[Saved data entries]
━━━━━━━━━━━━━━━━━━━━
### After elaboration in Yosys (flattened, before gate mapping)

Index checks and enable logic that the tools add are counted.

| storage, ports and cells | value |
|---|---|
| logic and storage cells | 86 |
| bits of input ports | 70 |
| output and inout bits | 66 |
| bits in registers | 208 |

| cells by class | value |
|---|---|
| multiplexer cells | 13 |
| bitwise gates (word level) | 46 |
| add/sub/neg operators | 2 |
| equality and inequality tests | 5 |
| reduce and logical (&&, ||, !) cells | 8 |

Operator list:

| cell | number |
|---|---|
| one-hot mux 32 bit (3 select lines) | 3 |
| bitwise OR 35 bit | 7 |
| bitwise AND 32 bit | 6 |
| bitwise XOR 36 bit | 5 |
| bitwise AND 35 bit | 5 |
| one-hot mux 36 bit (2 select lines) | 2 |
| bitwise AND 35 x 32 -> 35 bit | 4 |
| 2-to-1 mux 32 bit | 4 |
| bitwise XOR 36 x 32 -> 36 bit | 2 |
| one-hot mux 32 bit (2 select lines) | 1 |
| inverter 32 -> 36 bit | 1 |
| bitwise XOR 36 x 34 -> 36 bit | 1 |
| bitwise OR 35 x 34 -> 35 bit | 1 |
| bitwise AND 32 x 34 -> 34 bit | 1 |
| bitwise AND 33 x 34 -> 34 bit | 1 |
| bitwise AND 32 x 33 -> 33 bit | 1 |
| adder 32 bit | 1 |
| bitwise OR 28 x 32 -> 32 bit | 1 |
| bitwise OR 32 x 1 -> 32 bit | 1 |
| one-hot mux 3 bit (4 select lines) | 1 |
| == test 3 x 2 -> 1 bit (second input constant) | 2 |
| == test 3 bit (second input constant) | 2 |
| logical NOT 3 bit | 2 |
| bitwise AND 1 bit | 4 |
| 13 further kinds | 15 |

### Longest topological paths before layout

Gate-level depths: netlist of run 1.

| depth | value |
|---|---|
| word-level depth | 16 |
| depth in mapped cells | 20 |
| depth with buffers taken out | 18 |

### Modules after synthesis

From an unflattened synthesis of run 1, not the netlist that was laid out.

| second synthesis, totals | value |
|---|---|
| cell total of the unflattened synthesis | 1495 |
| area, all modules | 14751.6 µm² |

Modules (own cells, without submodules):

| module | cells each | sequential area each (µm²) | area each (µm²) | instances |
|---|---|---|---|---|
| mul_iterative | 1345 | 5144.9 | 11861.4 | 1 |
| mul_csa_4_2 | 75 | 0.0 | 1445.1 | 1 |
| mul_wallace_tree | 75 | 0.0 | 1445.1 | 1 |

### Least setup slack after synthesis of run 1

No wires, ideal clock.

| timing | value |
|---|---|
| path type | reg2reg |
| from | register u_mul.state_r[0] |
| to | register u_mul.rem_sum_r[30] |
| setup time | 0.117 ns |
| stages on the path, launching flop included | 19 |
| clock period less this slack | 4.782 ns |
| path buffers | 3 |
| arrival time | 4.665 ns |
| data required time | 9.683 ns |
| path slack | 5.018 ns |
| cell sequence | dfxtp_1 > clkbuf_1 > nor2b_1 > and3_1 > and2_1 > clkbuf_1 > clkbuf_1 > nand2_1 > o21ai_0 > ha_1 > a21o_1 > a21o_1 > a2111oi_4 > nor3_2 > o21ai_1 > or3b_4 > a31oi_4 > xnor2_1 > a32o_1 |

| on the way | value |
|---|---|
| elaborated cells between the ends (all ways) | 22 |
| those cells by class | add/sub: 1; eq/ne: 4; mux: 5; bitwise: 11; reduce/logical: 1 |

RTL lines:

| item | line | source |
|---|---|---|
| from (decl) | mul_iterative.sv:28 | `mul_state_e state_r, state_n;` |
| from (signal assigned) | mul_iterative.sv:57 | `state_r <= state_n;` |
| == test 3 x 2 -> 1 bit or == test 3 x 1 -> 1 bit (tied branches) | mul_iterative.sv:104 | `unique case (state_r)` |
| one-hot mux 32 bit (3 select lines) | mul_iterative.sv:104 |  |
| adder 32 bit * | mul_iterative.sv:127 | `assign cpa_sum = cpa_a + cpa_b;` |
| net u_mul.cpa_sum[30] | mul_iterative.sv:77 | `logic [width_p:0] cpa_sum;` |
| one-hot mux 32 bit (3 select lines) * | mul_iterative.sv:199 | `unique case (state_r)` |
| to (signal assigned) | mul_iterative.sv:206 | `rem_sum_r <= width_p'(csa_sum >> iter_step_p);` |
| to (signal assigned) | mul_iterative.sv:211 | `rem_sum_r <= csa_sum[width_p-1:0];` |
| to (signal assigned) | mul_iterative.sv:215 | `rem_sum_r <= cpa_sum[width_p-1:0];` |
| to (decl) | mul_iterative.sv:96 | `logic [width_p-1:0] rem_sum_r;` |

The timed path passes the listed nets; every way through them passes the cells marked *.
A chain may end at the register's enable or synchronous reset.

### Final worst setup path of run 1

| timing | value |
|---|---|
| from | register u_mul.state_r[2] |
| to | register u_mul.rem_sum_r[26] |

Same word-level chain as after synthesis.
===== config.mk =====
export PLATFORM = sky130hd
export DESIGN_NAME = mul_unit
export DESIGN_NICKNAME = d
export VERILOG_FILES = /design/src/hw/mul_pkg.sv /design/src/hw/mul_unit.sv /design/src/hw/mul_result.sv /design/src/hw/mul_core.sv /design/src/hw/mul_decode.sv
export SDC_FILE = /design/constraint.sdc
export NUM_CORES = 2
export LEC_CHECK = 0
export ABC_AREA = 1
export BUFFER_PORTS_ARGS = -buffer_cell sky130_fd_sc_hd__buf_4
export CORE_UTILIZATION = 30
export DETAILED_ROUTE_END_ITERATION = 10
export PLACE_DENSITY = 0.45
export SLEW_MARGIN = 20
export SYNTH_ARGS = -nofsm -noshare
export SYNTH_HDL_FRONTEND = slang
export SYNTH_SLANG_ARGS = --single-unit

===== constraint.sdc =====
create_clock -name clk -period 12.2 [get_ports clk]
set_input_delay 0.61 -clock clk [delete_from_list [all_inputs] [get_ports clk]]
set_output_delay 0.61 -clock clk [all_outputs]
set_load 0.01 [all_outputs]

===== src/hw/mul_pkg.sv =====
package mul_pkg;

  ////////////////////////////////////////////////////////////////////////////
  // Widths
  ////////////////////////////////////////////////////////////////////////////

  localparam int xlen      = 32;
  localparam int tag_width = 5;            // Destination register index

  ////////////////////////////////////////////////////////////////////////////
  // Encodings
  ////////////////////////////////////////////////////////////////////////////

  // Values follow funct3[1:0] of the M-extension multiplies
  typedef enum logic [1:0] {
    mul_op_mul    = 2'b00,                 // Low half, signed x signed
    mul_op_mulh   = 2'b01,                 // High half, signed x signed
    mul_op_mulhsu = 2'b10,                 // High half, signed x unsigned
    mul_op_mulhu  = 2'b11                  // High half, unsigned x unsigned
  } mul_op_e;

  typedef enum logic [1:0] {
    core_idle = 2'b00,
    core_run  = 2'b01,
    core_fix  = 2'b10
  } core_state_e;

  ////////////////////////////////////////////////////////////////////////////
  // Stage payloads
  ////////////////////////////////////////////////////////////////////////////

  typedef struct packed {
    mul_op_e              op;
    logic [xlen-1:0]      rs1;
    logic [xlen-1:0]      rs2;
    logic [tag_width-1:0] rd;
  } mul_issue_t;

  typedef struct packed {
    logic                 valid;
    mul_op_e              op;
    logic [xlen:0]        op1;             // Already sign or zero extended
    logic [xlen:0]        op2;
    logic [tag_width-1:0] rd;
  } mul_operand_t;

  typedef struct packed {
    logic                 valid;
    mul_op_e              op;
    logic [2*xlen-1:0]    product;
    logic [tag_width-1:0] rd;
  } mul_product_t;

endpackage

===== src/hw/mul_unit.sv =====
`timescale 1ns/1ps

module mul_unit #(
  parameter int mul_performance = 1
) (
  input  logic                          clk,
  input  logic                          rst,
  input  logic                          start,
  input  mul_pkg::mul_issue_t           issue,
  output logic                          busy,
  output logic                          done,
  output logic [mul_pkg::xlen-1:0]      result,
  output logic [mul_pkg::tag_width-1:0] rd_out
);

  import mul_pkg::*;

  mul_operand_t operand;
  mul_product_t product;

  ////////////////////////////////////////////////////////////////////////////
  // Decode -> core -> result
  ////////////////////////////////////////////////////////////////////////////

  mul_decode i_mul_decode (
    .clk     (clk),
    .rst     (rst),
    .start   (start),
    .issue   (issue),
    .operand (operand)
  );

  mul_core #(
    .mul_performance (mul_performance)
  ) i_mul_core (
    .clk     (clk),
    .rst     (rst),
    .operand (operand),
    .product (product),
    .busy    (busy)
  );

  mul_result i_mul_result (
    .clk     (clk),
    .rst     (rst),
    .product (product),
    .done    (done),
    .result  (result),
    .rd_out  (rd_out)
  );

endmodule


===== src/hw/mul_result.sv =====
`timescale 1ns/1ps

module mul_result (
  input  logic                            clk,
  input  logic                            rst,
  input  mul_pkg::mul_product_t           product,
  output logic                            done,
  output logic [mul_pkg::xlen-1:0]        result,
  output logic [mul_pkg::tag_width-1:0]   rd_out
);

  import mul_pkg::*;

  logic [xlen-1:0] lo_half;
  logic [xlen-1:0] hi_half;
  logic [xlen-1:0] sel_half;

  ////////////////////////////////////////////////////////////////////////////
  // Half select
  ////////////////////////////////////////////////////////////////////////////

  assign lo_half = product.product[xlen-1:0];
  assign hi_half = product.product[2*xlen-1:xlen];

  always_comb begin
    case (product.op)
      mul_op_mul: sel_half = lo_half;
      default:    sel_half = hi_half;      // mulh, mulhsu, mulhu
    endcase
  end

  ////////////////////////////////////////////////////////////////////////////
  // Output register
  ////////////////////////////////////////////////////////////////////////////

  always_ff @(posedge clk) begin
    if (!rst) begin
      done   <= 1'b0;
      result <= '0;
      rd_out <= '0;
    end else begin
      done <= product.valid;
      if (product.valid) begin             // Hold between pulses
        result <= sel_half;
        rd_out <= product.rd;
      end
    end
  end

endmodule


===== src/hw/mul_core.sv =====
`timescale 1ns/1ps

module mul_core #(
  parameter int mul_performance = 1
) (
  input  logic                  clk,
  input  logic                  rst,
  input  mul_pkg::mul_operand_t operand,
  output mul_pkg::mul_product_t product,
  output logic                  busy
);

  import mul_pkg::*;

  localparam int cnt_w = $clog2(xlen);

  generate
    if (mul_performance == 1) begin : g_single

      //////////////////////////////////////////////////////////////////////////
      // Single cycle multiplier, one request per cycle
      //////////////////////////////////////////////////////////////////////////

      logic signed [2*xlen+1:0] full;

      assign full = $signed(operand.op1) * $signed(operand.op2);
      assign busy = 1'b0;                  // Never holds off the issuer

      always_ff @(posedge clk) begin
        if (!rst) begin
          product <= '0;
        end else begin
          product.valid <= operand.valid;
          if (operand.valid) begin
            product.op      <= operand.op;
            product.product <= full[2*xlen-1:0];
            product.rd      <= operand.rd;
          end
        end
      end

    end else begin : g_iter

      //////////////////////////////////////////////////////////////////////////
      // Iterative shift and add on magnitudes
      //////////////////////////////////////////////////////////////////////////

      core_state_e       state;
      mul_op_e           op_q;
      logic [tag_width-1:0] rd_q;
      logic [xlen-1:0]   mag1_q;
      logic [xlen-1:0]   mag2_q;
      logic              neg_q;
      logic [cnt_w-1:0]  idx_q;
      logic [2*xlen-1:0] acc;

      logic [xlen:0]     neg1;
      logic [xlen:0]     neg2;
      logic [xlen-1:0]   mag1;
      logic [xlen-1:0]   mag2;
      logic [cnt_w:0]    lzc;
      logic              seen;
      logic [cnt_w-1:0]  top_bit;

      // Magnitudes always fit in xlen bits after extension
      always_comb begin
        neg1 = -operand.op1;
        neg2 = -operand.op2;
        mag1 = operand.op1[xlen] ? neg1[xlen-1:0] : operand.op1[xlen-1:0];
        mag2 = operand.op2[xlen] ? neg2[xlen-1:0] : operand.op2[xlen-1:0];
      end

      // Leading zero count of the first magnitude
      always_comb begin
        lzc  = '0;
        seen = 1'b0;
        for (int i = xlen - 1; i >= 0; i--) begin
          if (mag1[i]) begin
            seen = 1'b1;
          end else if (!seen) begin
            lzc = lzc + 1'b1;
          end
        end
        top_bit = cnt_w'(xlen - 1 - int'(lzc)); // Unused when mag1 is zero
      end

      assign busy = (state != core_idle) | operand.valid;

      // Control and handover
      always_ff @(posedge clk) begin
        if (!rst) begin
          state   <= core_idle;
          product <= '0;
        end else begin
          product.valid <= 1'b0;
          case (state)
            core_idle: begin
              if (operand.valid) begin
                state <= (mag1 == '0) ? core_fix : core_run;
              end
            end
            core_run: begin
              if (idx_q == '0) begin
                state <= core_fix;             // Bit 0 done this cycle
              end
            end
            core_fix: begin
              state           <= core_idle;
              product.valid   <= 1'b1;
              product.op      <= op_q;
              product.rd      <= rd_q;
              product.product <= neg_q ? -acc : acc;
            end
            default: begin
              state <= core_idle;
            end
          endcase
        end
      end

      // Datapath
      always_ff @(posedge clk) begin
        case (state)
          core_idle: begin
            if (operand.valid) begin
              op_q   <= operand.op;
              rd_q   <= operand.rd;
              mag1_q <= mag1;
              mag2_q <= mag2;
              neg_q  <= operand.op1[xlen] ^ operand.op2[xlen];
              idx_q  <= top_bit;
              acc    <= '0;
            end
          end
          core_run: begin
            acc   <= {acc[2*xlen-2:0], 1'b0} +
                     (mag1_q[idx_q] ? {{xlen{1'b0}}, mag2_q} : '0);
            idx_q <= idx_q - 1'b1;
          end
          default: begin
            acc <= acc;
          end
        endcase
      end

    end
  endgenerate

endmodule


===== src/hw/mul_decode.sv =====
`timescale 1ns/1ps

module mul_decode (
  input  logic                  clk,
  input  logic                  rst,
  input  logic                  start,
  input  mul_pkg::mul_issue_t   issue,
  output mul_pkg::mul_operand_t operand
);

  import mul_pkg::*;

  logic          op1_signed;
  logic          op2_signed;
  logic [xlen:0] op1_ext;
  logic [xlen:0] op2_ext;

  ////////////////////////////////////////////////////////////////////////////
  // Signedness of each source
  ////////////////////////////////////////////////////////////////////////////

  always_comb begin
    case (issue.op)
      mul_op_mul,
      mul_op_mulh: begin
        op1_signed = 1'b1;
        op2_signed = 1'b1;
      end
      mul_op_mulhsu: begin
        op1_signed = 1'b1;
        op2_signed = 1'b0;
      end
      default: begin                       // mulhu
        op1_signed = 1'b0;
        op2_signed = 1'b0;
      end
    endcase
  end

  // One extra bit so the core can treat every operand as signed
  assign op1_ext = {op1_signed & issue.rs1[xlen-1], issue.rs1};
  assign op2_ext = {op2_signed & issue.rs2[xlen-1], issue.rs2};

  ////////////////////////////////////////////////////////////////////////////
  // Stage register
  ////////////////////////////////////////////////////////////////////////////

  always_ff @(posedge clk) begin
    if (!rst) begin
      operand <= '0;
    end else begin
      operand.valid <= start;              // One cycle strobe
      if (start) begin
        operand.op  <= issue.op;
        operand.op1 <= op1_ext;
        operand.op2 <= op2_ext;
        operand.rd  <= issue.rd;
      end
    end
  end

endmodule


==> qor.txt <==
P&R area growth vs syn = 7.243%
Max-slew violations = 0
TritonCTS clock tree = yes
Pleak = 29.37 nW
Reg2Reg Launch Point = i_mul_decode.operand[70]
Row cnt = 145
Port bufs = 111
DIE AREA = 159100 um^2
Syn. warnings = 0
Final hold violations = 0
Routed metal-1 wire length = 65760 um
DIE WIDTH = 398.9 um
H-Tree Depth = 4
Critical path capture point type = flop
Max-Cap Viols = 0
GRT Util Overall = 20.87%
Routed Antenna Nets = 0
Pre-antenna DRT Iters = 5
Via count = 36470
Max Fclk = 0.1152 GHz
Worst R2R End = i_mul_core.product[61]
Wirelength per Cell = 19.72 um
WL met2 = 83340 um
Root buf cell = clkbuf_16
Overflow after GRT = 0
CTS Hold Bufs = 0
Fraction of registers with async set/reset = 0%
Worst Tran Pin Value = 1.064 ns
Synth Instances = 6072
Worst IR Drop VDD = 232.6 uV
Dominant synthesized flop cell = dfxtp_1
Starting utilization of the core area = 30.22%
Worst EP required = 12.62 ns
Final Net Count = 7368
Clock period minus final worst setup slack = 8.680 ns
Global-route wire length before repair = 248800 um
RD Place Congestion = 0.9403
Initial antenna violation count = 8
Syn Area/Cell = 7.784 um^2
Setup slack, reg-to-reg = 3.52 ns
Reg2reg path depth = 26
Fin crit share = 71.15%
Largest net degree at the start of global routing = 84
Synthesized area = 47260 um^2
Die height = 398.9 um
DR top layer = met5
Post-DP HPWL = 130000 um
Setup TNS = 0 ns
Sequential-to-total area share from yosys stat = 7.794%
# DRC = 0
Initial DRC count = 2197
CTS resizes = 0
WL met3 = 4399 um
Worst setup path start = i_mul_decode.operand[70]
Fill cells = 16930
Synth cell types = 47
I/O Pins = 113
Hold WC Path Type = in2reg
Total Power = 9.681 mW
Syn_nets = 7483
Core Area = 156400 um^2
Crit Path Category = reg2reg
WP data arrival = 9.10 ns
Routed vias/inst = 4.541
Routed WL = 158400 um
Vias in the first global route = 40390
Slew headroom = 29.00%
End of the critical path = i_mul_core.product[61]
Clock sink count = 184
CTS max path bufs = 2
CP Launch Type = flop
Clock transition at path regs = 0.11 ns
Clock skew = 0.04032 ns
Layout cell share with drive strength beyond 1 = 5.176%
Skew-Pair Late Insertion Delay = 0.54 ns
Post-synthesis register bit count = 184
Cts bufs inserted = 17
Power per Cell Area = 191.0 nW/um^2
Status = completed
Post-synth EDFFs = 0
Postcts setup bufs = 0
Final setup violation count = 0
RSZ-0062 raised after global routing = no
CP max FO = 32
==> synth_stat cells, types with 2 or more instances <==
cell	n	area (um^2)
xnor2_1	7	61.31
o21bai_1	7	52.55
o21a_1	4	30.03
nor2_1	389	1460
nand3_2	8	80.08
a21oi_2	4	35.03
nor2_2	20	125.1
fa_1	1125	22520
inv_1	1835	6888
nor3_1	9	45.04
dfxtp_1	184	3684
or2_1	2	12.51
nand3_1	123	615.6
o211ai_1	45	337.8
a21oi_1	98	490.5
o21ai_1	19	95.09
clkbuf_1	319	1197
buf_2	5	25.02
o21ai_0	162	810.8
nor2_4	5	56.30
or2_2	9	56.30
a21boi_0	5	37.54
nand2_2	16	100.1
nand2_1	1369	5139
xor2_1	23	201.4
nor3_2	3	30.03
nand3b_1	3	22.52
nand4_1	25	156.4
nor4_1	4	25.02
ha_1	212	2653
inv_2	9	33.78
a21o_1	8	60.06
buf_1	2	7.510
==> layout by cell type, fill, tap and decap left out, types with 3 or more instances in the layout <==
cell type and n:
nand3b_1 3, nand2_2 16, nor2_4 5, nand4_1 25, o21ai_0 162, a21oi_1 98
a21oi_2 4, xor2_1 23, o21ai_1 19, fa_1 1125, nand2_1 1369, xnor2_1 7
nor3_1 9, a21o_1 8, ha_1 212, nor2_2 21, buf_4 193, o21a_1 4
nor3_2 3, nor2_1 388, clkbuf_16 17, inv_2 9, nor4_1 4, o21bai_1 7
dfxtp_1 182, nand3_1 123, o211ai_1 45, clkinv_8 5, inv_1 1834, or2_2 9
inv_6 5, nand3_2 8, a21boi_0 5
==> registers in the layout (all words and copies together), names as in the netlist <==
register              flops
i_mul_decode.operand     74
i_mul_result.rd_out       5
i_mul_result.result      32
i_mul_core.product       72
i_mul_result.done         1
==> how the worst min path moves through the flow <==
| stage | from | cells past startpoint | end |
|---|---|---|---|
| final | issue[27] | 3 | i_mul_decode.operand[27] |
| after global routing | issue[22] | 3 | i_mul_decode.operand[22] |
| after CTS | issue[57] | 3 | i_mul_decode.operand[58] |
| after detailed placement | i_mul_result.result[15] | 2 | i_mul_result.result[15] |
| after global placement | i_mul_core.product[28] | 2 | i_mul_core.product[28] |
| after floorplan | i_mul_decode.operand[71] | 2 | i_mul_decode.operand[71] |
==> per-stage QoR <==
step | cells | instance area [um^2] | hold slack, ns | setup slack [ns] | utilization [%]
after floorplan | 6072 | 47260 | 0.4413 | 4.726 | -
final | 8030 | 50690 | 0.2809 | 3.520 | 32.41
after detailed placement | 7996 | 50060 | 0.4644 | 3.544 | 32.01
after CTS | 8028 | 50680 | 0.2442 | 3.510 | 32.41
after global placement | 7996 | 50060 | 0.4632 | 3.681 | 32.01
after global routing | 8030 | 50690 | 0.2912 | 2.973 | 32.41
==> worst max-delay path, cell delays in order, from the launching register on <==
cell and delay [ns]:
dfxtp_1 0.32, buf_4 0.36, nand2_1 0.16, inv_1 0.15, fa_1 0.50, fa_1 0.57, fa_1 0.90, inv_1 0.23
fa_1 1.02, inv_1 0.35, fa_1 0.54, fa_1 0.51, fa_1 0.49, inv_1 0.05, fa_1 0.48, inv_1 0.04
ha_1 0.42, nand2_1 0.14, nor2_1 0.11, inv_1 0.08, nor2_1 0.26, nand2_1 0.08, o21bai_1 0.25, nand4_1 0.15
nand3_1 0.20, nand2_1 0.13, inv_1 0.04
==> area by class of cell <==
type | count | area, um^2 | share of cell area [%]
Multi-Input combinational cell | 3716 | 35420 | 69.88
Inverter | 1845 | 6927 | 13.67
Sequential cell | 184 | 3689 | 7.277
Tap cell | 2058 | 2575 | 5.080
Timing Repair Buffer | 193 | 1449 | 2.859
Clock buffer | 18 | 439.2 | 0.8665
Clock inverter | 14 | 183.9 | 0.3629
Antenna cell | 2 | 5.005 | 0.009874
==> where the power goes <==
| group | internal [mW] | leakage, nW | switching [mW] |
|---|---|---|---|
| Sequential | 0.686 | 1.52 | 0.0628 |
| Combinational | 2.58 | 27.5 | 5.70 |
| Clock | 0.301 | 0.302 | 0.352 |
| Total | 3.56 | 29.4 | 6.12 |
==> per-layer routing <==
metal  up-vias  global-route usage (%)
met5         -                       0
met4         2                   6.370
met3       197                   1.086
met2       705                   38.65
met1     18850                   25.85
li1      16710                       -
==> cells by family (layout without fill, tap and decap cells) <==
group,count (synthesis),after routing,share of synthesized area (%)
xor+xnor,30,30,0.5559
flops,184,184,7.794
compound gates,361,361,4.315
fa+ha+maj,1337,1337,53.26
buf+inv,2172,2070,17.27
simple gates,1987,1987,16.79
other cells,1,3,0.007934
Power figures use the tool's default switching activity.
━━━━━━━━━━━━━━━━━━━━
_WORK REQUEST:_
Could you set down, exactly as written, the lines above between the one holding "35 bit | 5 |" and the one holding "No wires, ideal clock.", inclusive, and nothing more?

_TASK RESULT:_
| bitwise AND 35 bit | 5 |
| one-hot mux 36 bit (2 select lines) | 2 |
| bitwise AND 35 x 32 -> 35 bit | 4 |
| 2-to-1 mux 32 bit | 4 |
| bitwise XOR 36 x 32 -> 36 bit | 2 |
| one-hot mux 32 bit (2 select lines) | 1 |
| inverter 32 -> 36 bit | 1 |
| bitwise XOR 36 x 34 -> 36 bit | 1 |
| bitwise OR 35 x 34 -> 35 bit | 1 |
| bitwise AND 32 x 34 -> 34 bit | 1 |
| bitwise AND 33 x 34 -> 34 bit | 1 |
| bitwise AND 32 x 33 -> 33 bit | 1 |
| adder 32 bit | 1 |
| bitwise OR 28 x 32 -> 32 bit | 1 |
| bitwise OR 32 x 1 -> 32 bit | 1 |
| one-hot mux 3 bit (4 select lines) | 1 |
| == test 3 x 2 -> 1 bit (second input constant) | 2 |
| == test 3 bit (second input constant) | 2 |
| logical NOT 3 bit | 2 |
| bitwise AND 1 bit | 4 |
| 13 further kinds | 15 |

### Longest topological paths before layout

Gate-level depths: netlist of run 1.

| depth | value |
|---|---|
| word-level depth | 16 |
| depth in mapped cells | 20 |
| depth with buffers taken out | 18 |

### Modules after synthesis

From an unflattened synthesis of run 1, not the netlist that was laid out.

| second synthesis, totals | value |
|---|---|
| cell total of the unflattened synthesis | 1495 |
| area, all modules | 14751.6 µm² |

Modules (own cells, without submodules):

| module | cells each | sequential area each (µm²) | area each (µm²) | instances |
|---|---|---|---|---|
| mul_iterative | 1345 | 5144.9 | 11861.4 | 1 |
| mul_csa_4_2 | 75 | 0.0 | 1445.1 | 1 |
| mul_wallace_tree | 75 | 0.0 | 1445.1 | 1 |

### Least setup slack after synthesis of run 1

No wires, ideal clock.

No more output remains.